=== Activity ===
Take the data below and extract the lines from the one with "aes_g_xor2 g_T14 (.a(T6), .b(T11), .y(T14));" to the one with "aes_g_xor2 g_T20 (.a(T1), .b(T19), .y(T20));", inclusive, exactly as written.

*** Opening of The input ***

Source: an optimization exercise on an open RTL-to-GDS flow (aim: small area, a short achievable clock period and few clock cycles per item). Production flows keep margins and buffers that such runs may drop. The RTL was checked by simulation tests, not by an equivalence proof against the original design.

[flow/design.v]
module aes_sbox (
    input  wire [7:0] a,
    output wire [7:0] y
);
    wire U0, U1, U2, U3, U4, U5, U6, U7;
    wire T1, T2, T3, T4, T5, T6, T7, T8, T9, T10, T11, T12;
    wire T13, T14, T15, T16, T17, T18, T19, T20, T21, T22, T23, T24;
    wire T25, T26, T27, M1, M2, M3, M4, M5, M6, M7, M8, M9;
    wire M10, M11, M12, M13, M14, M15, M16, M17, M18, M19, M20, M21;
    wire M22, M23, M24, M25, M26, M27, M28, M29, M30, M31, M32, M33;
    wire M34, M35, M36, M37, M38, M39, M40, M41, M42, M43, M44, M45;
    wire M46, M47, M48, M49, M50, M51, M52, M53, M54, M55, M56, M57;
    wire M58, M59, M60, M61, M62, M63, L0, L1, L2, L3, L4, L5;
    wire L6, L7, L8, L9, L10, L11, L12, L13, L14, L15, L16, L17;
    wire L18, L19, L20, L21, L22, L23, L24, L25, L26, L27, L28, L29;
    wire S0, S1, S2, S3, S4, S5, S6, S7;
    assign {U0, U1, U2, U3, U4, U5, U6, U7} = a;
    aes_g_xor2 g_T1 (.a(U0), .b(U3), .y(T1));
    aes_g_xor2 g_T2 (.a(U0), .b(U5), .y(T2));
    aes_g_xor2 g_T3 (.a(U0), .b(U6), .y(T3));
    aes_g_xor2 g_T4 (.a(U3), .b(U5), .y(T4));
    aes_g_xor2 g_T5 (.a(U4), .b(U6), .y(T5));
    aes_g_xor2 g_T6 (.a(T1), .b(T5), .y(T6));
    aes_g_xor2 g_T7 (.a(U1), .b(U2), .y(T7));
    aes_g_xor2 g_T8 (.a(U7), .b(T6), .y(T8));
    aes_g_xor2 g_T9 (.a(U7), .b(T7), .y(T9));
    aes_g_xor2 g_T10 (.a(T6), .b(T7), .y(T10));
    aes_g_xor2 g_T11 (.a(U1), .b(U5), .y(T11));
    aes_g_xor2 g_T12 (.a(U2), .b(U5), .y(T12));
    aes_g_xor2 g_T13 (.a(T3), .b(T4), .y(T13));
    aes_g_xor2 g_T14 (.a(T6), .b(T11), .y(T14));
    aes_g_xor2 g_T15 (.a(T5), .b(T11), .y(T15));
    aes_g_xor2 g_T16 (.a(T5), .b(T12), .y(T16));
    aes_g_xor2 g_T17 (.a(T9), .b(T16), .y(T17));
    aes_g_xor2 g_T18 (.a(U3), .b(U7), .y(T18));
    aes_g_xor2 g_T19 (.a(T7), .b(T18), .y(T19));
    aes_g_xor2 g_T20 (.a(T1), .b(T19), .y(T20));
    aes_g_xor2 g_T21 (.a(U6), .b(U7), .y(T21));
    aes_g_xor2 g_T22 (.a(T7), .b(T21), .y(T22));
    aes_g_xor2 g_T23 (.a(T2), .b(T22), .y(T23));
    aes_g_xor2 g_T24 (.a(T2), .b(T10), .y(T24));
    aes_g_xor2 g_T25 (.a(T20), .b(T17), .y(T25));
    aes_g_xor2 g_T26 (.a(T3), .b(T16), .y(T26));
    aes_g_xor2 g_T27 (.a(T1), .b(T12), .y(T27));
    aes_g_nand2 g_M1 (.a(T13), .b(T6), .y(M1));
    aes_g_nand2 g_M2 (.a(T23), .b(T8), .y(M2));
    aes_g_xnor2 g_M3 (.a(T14), .b(M1), .y(M3));
    aes_g_nand2 g_M4 (.a(T19), .b(U7), .y(M4));
    aes_g_xor2 g_M5 (.a(M4), .b(M1), .y(M5));
    aes_g_nand2 g_M6 (.a(T3), .b(T16), .y(M6));
    aes_g_nand2 g_M7 (.a(T22), .b(T9), .y(M7));
    aes_g_xnor2 g_M8 (.a(T26), .b(M6), .y(M8));
    aes_g_nand2 g_M9 (.a(T20), .b(T17), .y(M9));
    aes_g_xor2 g_M10 (.a(M9), .b(M6), .y(M10));
    aes_g_nand2 g_M11 (.a(T1), .b(T15), .y(M11));
    aes_g_nand2 g_M12 (.a(T4), .b(T27), .y(M12));
    aes_g_xor2 g_M13 (.a(M12), .b(M11), .y(M13));
    aes_g_nand2 g_M14 (.a(T2), .b(T10), .y(M14));
    aes_g_xor2 g_M15 (.a(M14), .b(M11), .y(M15));
    aes_g_xnor2 g_M16 (.a(M3), .b(M2), .y(M16));
    aes_g_xor2 g_M17 (.a(M5), .b(T24), .y(M17));
    aes_g_xnor2 g_M18 (.a(M8), .b(M7), .y(M18));
    aes_g_xor2 g_M19 (.a(M10), .b(M15), .y(M19));
    aes_g_xor2 g_M20 (.a(M16), .b(M13), .y(M20));
    aes_g_xor2 g_M21 (.a(M17), .b(M15), .y(M21));
    aes_g_xor2 g_M22 (.a(M18), .b(M13), .y(M22));
    aes_g_xor2 g_M23 (.a(M19), .b(T25), .y(M23));
    aes_g_xor2 g_M24 (.a(M22), .b(M23), .y(M24));
    aes_g_nand2 g_M25 (.a(M22), .b(M20), .y(M25));
    aes_g_xnor2 g_M26 (.a(M21), .b(M25), .y(M26));
    aes_g_xor2 g_M27 (.a(M20), .b(M21), .y(M27));
    aes_g_xnor2 g_M28 (.a(M23), .b(M25), .y(M28));
    aes_g_nand2 g_M29 (.a(M28), .b(M27), .y(M29));
    aes_g_nand2 g_M30 (.a(M26), .b(M24), .y(M30));
    aes_g_and2 g_M31 (.a(M20), .b(M23), .y(M31));
    aes_g_nand2 g_M32 (.a(M27), .b(M31), .y(M32));
    aes_g_xnor2 g_M33 (.a(M27), .b(M25), .y(M33));
    aes_g_and2 g_M34 (.a(M21), .b(M22), .y(M34));
    aes_g_nand2 g_M35 (.a(M24), .b(M34), .y(M35));
    aes_g_xnor2 g_M36 (.a(M24), .b(M25), .y(M36));
    aes_g_xnor2 g_M37 (.a(M21), .b(M29), .y(M37));
    aes_g_xnor2 g_M38 (.a(M32), .b(M33), .y(M38));
    aes_g_xnor2 g_M39 (.a(M23), .b(M30), .y(M39));
    aes_g_xnor2 g_M40 (.a(M35), .b(M36), .y(M40));
    aes_g_xor2 g_M41 (.a(M38), .b(M40), .y(M41));
    aes_g_xor2 g_M42 (.a(M37), .b(M39), .y(M42));
    aes_g_xor2 g_M43 (.a(M37), .b(M38), .y(M43));
    aes_g_xor2 g_M44 (.a(M39), .b(M40), .y(M44));
    aes_g_xor2 g_M45 (.a(M42), .b(M41), .y(M45));
    aes_g_nand2 g_M46 (.a(M44), .b(T6), .y(M46));
    aes_g_nand2 g_M47 (.a(M40), .b(T8), .y(M47));
    aes_g_nand2 g_M48 (.a(M39), .b(U7), .y(M48));
    aes_g_nand2 g_M49 (.a(M43), .b(T16), .y(M49));
    aes_g_nand2 g_M50 (.a(M38), .b(T9), .y(M50));
    aes_g_nand2 g_M51 (.a(M37), .b(T17), .y(M51));
    aes_g_nand2 g_M52 (.a(M42), .b(T15), .y(M52));
    aes_g_nand2 g_M53 (.a(M45), .b(T27), .y(M53));
    aes_g_nand2 g_M54 (.a(M41), .b(T10), .y(M54));
    aes_g_nand2 g_M55 (.a(M44), .b(T13), .y(M55));
    aes_g_nand2 g_M56 (.a(M40), .b(T23), .y(M56));
    aes_g_nand2 g_M57 (.a(M39), .b(T19), .y(M57));
    aes_g_nand2 g_M58 (.a(M43), .b(T3), .y(M58));
    aes_g_nand2 g_M59 (.a(M38), .b(T22), .y(M59));
    aes_g_nand2 g_M60 (.a(M37), .b(T20), .y(M60));
    aes_g_nand2 g_M61 (.a(M42), .b(T1), .y(M61));
    aes_g_nand2 g_M62 (.a(M45), .b(T4), .y(M62));
    aes_g_nand2 g_M63 (.a(M41), .b(T2), .y(M63));
    aes_g_xor2 g_L0 (.a(M61), .b(M62), .y(L0));
    aes_g_xor2 g_L1 (.a(M50), .b(M56), .y(L1));
    aes_g_xor2 g_L2 (.a(M46), .b(M48), .y(L2));
    aes_g_xor2 g_L3 (.a(M47), .b(M55), .y(L3));
    aes_g_xor2 g_L4 (.a(M54), .b(M58), .y(L4));
    aes_g_xor2 g_L5 (.a(M49), .b(M61), .y(L5));
    aes_g_xnor2 g_L6 (.a(M62), .b(L5), .y(L6));
    aes_g_xnor2 g_L7 (.a(M46), .b(L3), .y(L7));
    aes_g_xor2 g_L8 (.a(M51), .b(M59), .y(L8));
    aes_g_xor2 g_L9 (.a(M52), .b(M53), .y(L9));
    aes_g_xnor2 g_L10 (.a(M53), .b(L4), .y(L10));
    aes_g_xnor2 g_L11 (.a(M60), .b(L2), .y(L11));
    aes_g_xor2 g_L12 (.a(M48), .b(M51), .y(L12));
    aes_g_xnor2 g_L13 (.a(M50), .b(L0), .y(L13));
    aes_g_xor2 g_L14 (.a(M52), .b(M61), .y(L14));
    aes_g_xnor2 g_L15 (.a(M55), .b(L1), .y(L15));
    aes_g_xnor2 g_L16 (.a(M56), .b(L0), .y(L16));
    aes_g_xnor2 g_L17 (.a(M57), .b(L1), .y(L17));
    aes_g_xnor2 g_L18 (.a(M58), .b(L8), .y(L18));
    aes_g_xnor2 g_L19 (.a(M63), .b(L4), .y(L19));
    aes_g_xor2 g_L20 (.a(L0), .b(L1), .y(L20));
    aes_g_xor2 g_L21 (.a(L1), .b(L7), .y(L21));
    aes_g_xor2 g_L22 (.a(L3), .b(L12), .y(L22));
    aes_g_xor2 g_L23 (.a(L18), .b(L2), .y(L23));
    aes_g_xor2 g_L24 (.a(L15), .b(L9), .y(L24));
    aes_g_xor2 g_L25 (.a(L6), .b(L10), .y(L25));
    aes_g_xor2 g_L26 (.a(L7), .b(L9), .y(L26));
    aes_g_xor2 g_L27 (.a(L8), .b(L10), .y(L27));
    aes_g_xor2 g_L28 (.a(L11), .b(L14), .y(L28));
    aes_g_xor2 g_L29 (.a(L11), .b(L17), .y(L29));
    aes_g_xor2 g_S0 (.a(L6), .b(L24), .y(S0));
    aes_g_xnor2 g_S1 (.a(L16), .b(L26), .y(S1));
    aes_g_xnor2 g_S2 (.a(L19), .b(L28), .y(S2));
    aes_g_xor2 g_S3 (.a(L6), .b(L21), .y(S3));
    aes_g_xor2 g_S4 (.a(L20), .b(L22), .y(S4));
    aes_g_xor2 g_S5 (.a(L25), .b(L29), .y(S5));
    aes_g_xnor2 g_S6 (.a(L13), .b(L27), .y(S6));
    aes_g_xnor2 g_S7 (.a(L6), .b(L23), .y(S7));
    assign y = {S0, S1, S2, S3, S4, S5, S6, S7};
endmodule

*** Close of The input ***

=== Answer space ===
    aes_g_xor2 g_T14 (.a(T6), .b(T11), .y(T14));
    aes_g_xor2 g_T15 (.a(T5), .b(T11), .y(T15));
    aes_g_xor2 g_T16 (.a(T5), .b(T12), .y(T16));
    aes_g_xor2 g_T17 (.a(T9), .b(T16), .y(T17));
    aes_g_xor2 g_T18 (.a(U3), .b(U7), .y(T18));
    aes_g_xor2 g_T19 (.a(T7), .b(T18), .y(T19));
    aes_g_xor2 g_T20 (.a(T1), .b(T19), .y(T20));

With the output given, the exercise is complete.